全部買い占めようと思ったが悲しいかなまだ中学生、三つ買うので精いっぱいだった。高校生になったらバイトをしよう。稼いだ金を軍資金に、流行るジャンルや後々高額になるアイテムを買って転売すれば大儲けだ。
部屋に戻って買ったままのゲーム三本をクローゼットの奥に隠す様に置いた。忘れないように書き記しておこうと使っていないノートを探していると、左側の引き出しが開かないことに気がついた。そういやここにはお年玉とか大事なものをいれて鍵をかけていたな、ニート生活になって使わなくなったからすっかり忘れていた。何の気なしに鍵を開けると、いやーなものが顔を出した。そう、人間だれしも一度はその妄想を書きこんだであろう黒歴史ノートだ。当時の俺がノリノリ大暴走を起こした設定がご丁寧に絵付きでびっしり書いてある。
・ジャンルは現代ファンタジー学園異能力バトルもの
・主人公は幼いころ組織に両親を殺されて儀式の生贄となった過去があり、オッドアイになった左目を常に眼帯で隠して生活している。
・左眼には別の人格(儀式で呼び出された破壊神)が宿っていて、体を乗っ取られて暴走することもしばしば。
・所持する異能力は『総てを無に帰す』ものだが、使うことを快く思っていないため鍛えた剣術だけで戦うことをモットーにしている。
・組織への復讐を誓い反抗団体『RE:JECT』のメンバーとして組織と戦い続ける日々を送り、物語の舞台である学園都市に配属された。
・そこで偶然出会った学級委員長の女の子が実は前世で恋仲になった女神の化身で、二人は次第に惹かれあっていく。
かいつまむとこんな感じだ。痛々しい、実に痛々しいぞ中学二年生の俺よ!こんなテンションじゃ高校デビュー失敗しても仕方が無いような気がしてきた…まったくなにやってんだか俺は。さっさと真っ白なノート探してゲームの事を書こう。

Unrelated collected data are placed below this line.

### config.mk
export PLATFORM = sky130hd
export DESIGN_NAME = master_in_port
export DESIGN_NICKNAME = d
export VERILOG_FILES = /design/src/rtl/serial_bus_pkg.sv /design/src/rtl/serial_shift_in.sv /design/src/rtl/master_in_port.sv
export SDC_FILE = /design/constraint.sdc
export NUM_CORES = 1
export LEC_CHECK = 0
export BUFFER_PORTS_ARGS = -buffer_cell sky130_fd_sc_hd__buf_2
export CORE_ASPECT_RATIO = 1.25
export CORE_MARGIN = 2
export CORE_UTILIZATION = 35
export DETAILED_ROUTE_END_ITERATION = 8
export PLACE_DENSITY = 0.6
export SYNTH_ARGS = -nofsm -noshare
export SYNTH_HDL_FRONTEND = slang
export SYNTH_SLANG_ARGS = --single-unit
export TNS_END_PERCENT = 30
### constraint.sdc
create_clock -name clk -period 1.68 [get_ports clk]
set_input_delay 0.168 -clock clk [delete_from_list [all_inputs] [get_ports clk]]
set_output_delay 0.168 -clock clk [all_outputs]
set_load 0.005 [all_outputs]
### src/rtl/serial_bus_pkg.sv
// rtl/serial_bus_pkg.sv - shared types and constants for the serial bus ports
// Purpose: receiver FSM state type and frame geometry shared by master_in_port
//          and slave_out_port.
// Ports:   none (package).
package serial_bus_pkg;

  localparam int SB_DATA_WIDTH   = 8;
  localparam int SB_DONE_TIMEOUT = 4;

  typedef enum logic [1:0] {
    IDLE  = 2'd0,
    HSHK  = 2'd1,
    SHIFT = 2'd2,
    CHECK = 2'd3
  } rx_state_t;

endpackage

### src/rtl/serial_shift_in.sv
// rtl/serial_shift_in.sv - LSB-first serial-to-parallel shift register with bit counter
// Purpose: captures one serial bit per shift_en cycle into data[bit_cnt] and
//          flags the final bit of the frame.
// Ports:
//   clk, rst   clock, synchronous active-high reset
//   clear      restart the bit counter at bit 0 (start of frame)
//   shift_en   capture din this cycle and advance the counter
//   din        serial input bit
//   data       assembled word
//   last_bit   counter is on the final bit of the frame
module serial_shift_in #(
  parameter int DATA_WIDTH = 8
) (
  input  logic                  clk,
  input  logic                  rst,
  input  logic                  clear,
  input  logic                  shift_en,
  input  logic                  din,
  output logic [DATA_WIDTH-1:0] data,
  output logic                  last_bit
);

  localparam int CW = $clog2(DATA_WIDTH);
  localparam logic [CW-1:0] CNT_LAST = CW'(DATA_WIDTH - 1);

  logic [CW-1:0]         bit_cnt_q, bit_cnt_d;
  logic [DATA_WIDTH-1:0] shift_q, shift_d;

  always_comb begin
    bit_cnt_d = bit_cnt_q;
    shift_d   = shift_q;
    if (clear) begin
      bit_cnt_d = '0;
    end else if (shift_en) begin
      shift_d[bit_cnt_q] = din;
      bit_cnt_d = last_bit ? '0 : bit_cnt_q + CW'(1);
    end
  end

  always_ff @(posedge clk) begin
    if (rst) begin
      bit_cnt_q <= '0;
      shift_q   <= '0;
    end else begin
      bit_cnt_q <= bit_cnt_d;
      shift_q   <= shift_d;
    end
  end

  assign data     = shift_q;
  assign last_bit = (bit_cnt_q == CNT_LAST);

endmodule

### src/rtl/master_in_port.sv
// rtl/master_in_port.sv - master-side serial frame receiver with 1-entry output buffer
// Purpose: handshakes with the slave (s_valid / m_ready), shifts in DATA_WIDTH
//          bits LSB first, validates the s_tx_done end-of-frame strobe and
//          hands good words to the core through a valid/ready buffer.
// Ports:
//   clk, rst    clock, synchronous active-high reset
//   s_valid     slave has a frame to send
//   rx_data     serial data from slave, LSB first
//   s_tx_done   slave end-of-frame strobe
//   m_ready     master ready, held for the whole frame
//   out_data    received word
//   out_valid   out_data holds an unconsumed word
//   out_ready   core accepts out_data
//   frame_err   1-cycle pulse when a frame is discarded
module master_in_port
  import serial_bus_pkg::*;
#(
  parameter int DATA_WIDTH   = SB_DATA_WIDTH,
  parameter int DONE_TIMEOUT = SB_DONE_TIMEOUT
) (
  input  logic                  clk,
  input  logic                  rst,
  input  logic                  s_valid,
  input  logic                  rx_data,
  input  logic                  s_tx_done,
  output logic                  m_ready,
  output logic [DATA_WIDTH-1:0] out_data,
  output logic                  out_valid,
  input  logic                  out_ready,
  output logic                  frame_err
);

  localparam int TW = $clog2(DONE_TIMEOUT + 1);
  localparam logic [TW-1:0] TIMER_MAX  = TW'(DONE_TIMEOUT);
  localparam logic [TW-1:0] TIMER_LAST = TW'(DONE_TIMEOUT - 1);

  rx_state_t             state_q, state_d;
  logic                  m_ready_q, m_ready_d;
  logic                  out_valid_q, out_valid_d;
  logic [DATA_WIDTH-1:0] out_data_q, out_data_d;
  logic                  frame_err_q, frame_err_d;
  logic [TW-1:0]         timer_q, timer_d;

  logic                  cnt_clear;
  logic                  shift_en;
  logic [DATA_WIDTH-1:0] shift_data;
  logic                  last_bit;

  serial_shift_in #(
    .DATA_WIDTH(DATA_WIDTH)
  ) u_shift (
    .clk      (clk),
    .rst      (rst),
    .clear    (cnt_clear),
    .shift_en (shift_en),
    .din      (rx_data),
    .data     (shift_data),
    .last_bit (last_bit)
  );

  always_comb begin
    state_d     = state_q;
    m_ready_d   = m_ready_q;
    out_valid_d = out_valid_q;
    out_data_d  = out_data_q;
    frame_err_d = 1'b0;
    timer_d     = timer_q;
    cnt_clear   = 1'b0;
    shift_en    = 1'b0;

    if (out_valid_q && out_ready) begin
      out_valid_d = 1'b0;
    end

    case (state_q)
      IDLE: begin
        m_ready_d = 1'b0;
        // Only accept a new frame if its word will have somewhere to land.
        if (s_valid && (!out_valid_q || out_ready)) begin
          state_d   = HSHK;
          m_ready_d = 1'b1;
        end
      end
      HSHK: begin
        if (s_valid) begin
          state_d   = SHIFT;
          cnt_clear = 1'b1;
        end else begin
          state_d   = IDLE;
          m_ready_d = 1'b0;
        end
      end
      SHIFT: begin
        // Slave abandoning the frame or ending it early both invalidate the word.
        if (!s_valid || s_tx_done) begin
          state_d     = IDLE;
          m_ready_d   = 1'b0;
          frame_err_d = 1'b1;
        end else begin
          shift_en = 1'b1;
          if (last_bit) begin
            state_d = CHECK;
            timer_d = '0;
          end
        end
      end
      CHECK: begin
        if (s_tx_done) begin
          state_d     = IDLE;
          m_ready_d   = 1'b0;
          out_data_d  = shift_data;
          out_valid_d = 1'b1;
          timer_d     = '0;
        end else if (timer_q == TIMER_LAST) begin
          // DONE_TIMEOUT cycles spent in CHECK without the strobe.
          state_d     = IDLE;
          m_ready_d   = 1'b0;
          frame_err_d = 1'b1;
          timer_d     = '0;
        end else if (timer_q != TIMER_MAX) begin
          timer_d = timer_q + TW'(1);
        end
      end
      default: begin
        state_d   = IDLE;
        m_ready_d = 1'b0;
      end
    endcase
  end

  always_ff @(posedge clk) begin
    if (rst) begin
      state_q     <= IDLE;
      m_ready_q   <= 1'b0;
      out_valid_q <= 1'b0;
      out_data_q  <= '0;
      frame_err_q <= 1'b0;
      timer_q     <= '0;
    end else begin
      state_q     <= state_d;
      m_ready_q   <= m_ready_d;
      out_valid_q <= out_valid_d;
      out_data_q  <= out_data_d;
      frame_err_q <= frame_err_d;
      timer_q     <= timer_d;
    end
  end

  assign m_ready   = m_ready_q;
  assign out_valid = out_valid_q;
  assign out_data  = out_data_q;
  assign frame_err = frame_err_q;

endmodule

### After elaboration in Yosys (flattened, before gate mapping)

Index checks and enable logic that the tools add are counted.

* register bits: 27
* input port bits: 6
* output and inout bits: 11
* word-level logic and storage cells: 76

* add/sub/neg operators: 2
* magnitude comparators: 2
* equality and inequality tests: 14
* multiplexer cells: 34
* bitwise operators: 1
* reduce and logical (&&, ||, !) cells: 15

Operators with widths (count)
* 3-bit 2-to-1 mux: 6
* 1-bit 2-to-1 mux: 16
* 2-bit 2-to-1 mux: 6
* 8-bit bitwise mux: 1
* 2-bit != test (second input constant): 4
* 2-bit one-hot mux with 4 select lines: 1
* 3-bit by 1-bit adder with 3-bit output (second input constant): 2
* 3-bit != test (second input constant): 2
* 3-bit one-hot mux with 2 select lines: 1
* 3-bit AND reduction: 2
* 2-bit == test (second input constant): 2
* 3-bit by 4-bit < comparator with 1-bit output (second input constant): 1
* 4-bit != test (second input constant): 1
* 1-bit one-hot mux with 4 select lines: 1
* 2-bit AND reduction: 2
* 4-bit AND reduction: 1
* 1-bit demux with 3-bit select: 1
* 3-bit by 2-bit == test with 1-bit output (second input constant): 1
* 3-bit == test (second input constant): 1
* 3-bit by 1-bit >= comparator with 1-bit output (second input constant): 1
* 1-bit logical AND: 3
* 3-bit by 2-bit != test with 1-bit output (second input constant): 1
* 2-bit by 1-bit == test with 1-bit output (second input constant): 1
* 1-bit zero test: 2
* 7 further kinds: 8

### Logic depth before layout (Yosys ltp)

* depth in word-level cells: 5
* depth in mapped cells: 5
* gate-level depth less buffers: 5

### Cells and area by module

Synthesis repeated with hierarchy kept, for this count alone.

* cells, all modules: 141
* area, all modules: 1243.7 um^2

Modules (own cells, without submodules)
* master_in_port: instances 1, cells each 89, area an instance 716.9 um^2, seq. area each 320.3 um^2
* serial_shift_in: instances 1, cells each 52, area an instance 526.8 um^2, seq. area each 220.2 um^2

### Worst setup path after synthesis

OpenSTA, ideal clock, no wires.

* path kind: register to register
* from: register u_shift.bit_cnt_q[0]
* to: register timer_q[0]
* setup time: 72 ps
* data arrival time: 1312 ps
* required time: 1608 ps
* setup slack: 296 ps
* cell stages (with the launch flop): 6
* buffers on the path: 0
* clock period less this slack: 1384 ps
* cells stage by stage: dfxtp_1 > ha_1 > ha_1 > nand4b_1 > a21oi_1 > mux2i_1

* longest elaborated chain between the ends: 3

Ends and longest elaborated chain
* start: declaration: RTL line serial_shift_in.sv:26 `logic [CW-1:0] bit_cnt_q, bit_cnt_d;`
* start signal: assignment: RTL line serial_shift_in.sv:45 `bit_cnt_q <= bit_cnt_d;`
* 3-bit == test: RTL line serial_shift_in.sv:51 `assign last_bit = (bit_cnt_q == CNT_LAST);`
* 2-bit by 1-bit != test with 1-bit output (no source line)
* 4-bit AND reduction (no source line)
* end signal: assignment: RTL line master_in_port.sv:145 `timer_q <= timer_d;`
* end: declaration: RTL line master_in_port.sv:42 `logic [TW-1:0] timer_q, timer_d;`

No other way between the ends.
A chain may end at the register's enable or synchronous reset.

### Worst setup path in the final report

* from: register u_shift.bit_cnt_q[1]
* to: register timer_q[1]

The elaborated chain is that of the path after synthesis.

一年はあっという間に過ぎ去って、受験期に入ると周りも騒がしくなってきた。頭の良さと性格の良さなんて関係ないと思うけど、不良に絡まれるよりはましだろうと前回よりも偏差値の高い高校を受けた。
軽く八年以上は縁が無かった会場で受ける試験は緊張感と場の空気に飲まれそうになったが、結果は拍子抜けするほどあっさり合格。母親はすごいわねなんて褒めてたけど、それはいい学校へ息子が受かったという事実が気に入っただけで、俺自身に対してはどうせ無関心なんだろう。わかっていても腹が立つ。夕食にロールキャベツを出してきたって、俺は信用しない。父親にいたっては、やればできるじゃないかなんて言いやがった。ふざけんな、今までだって苦労してきたっつーの。誰のせいで引きニートになったと思ってやがるんだまったく。
そこからは消化試合のようなものだった。もう受けなくったっていいような授業も、退屈な卒業式も風のように過ぎ去っていった。
四月、俺は前とは違う高校の校門前に母親と立っていた。ここから先は自分が体験したことのない未来だ。友人関係も、勉強も、今度こそ間違えないよう慎重に事を運ぼう。未来は知っている、大丈夫だ。と自分に言い聞かせて、入学式の行われる体育館に歩き始めた。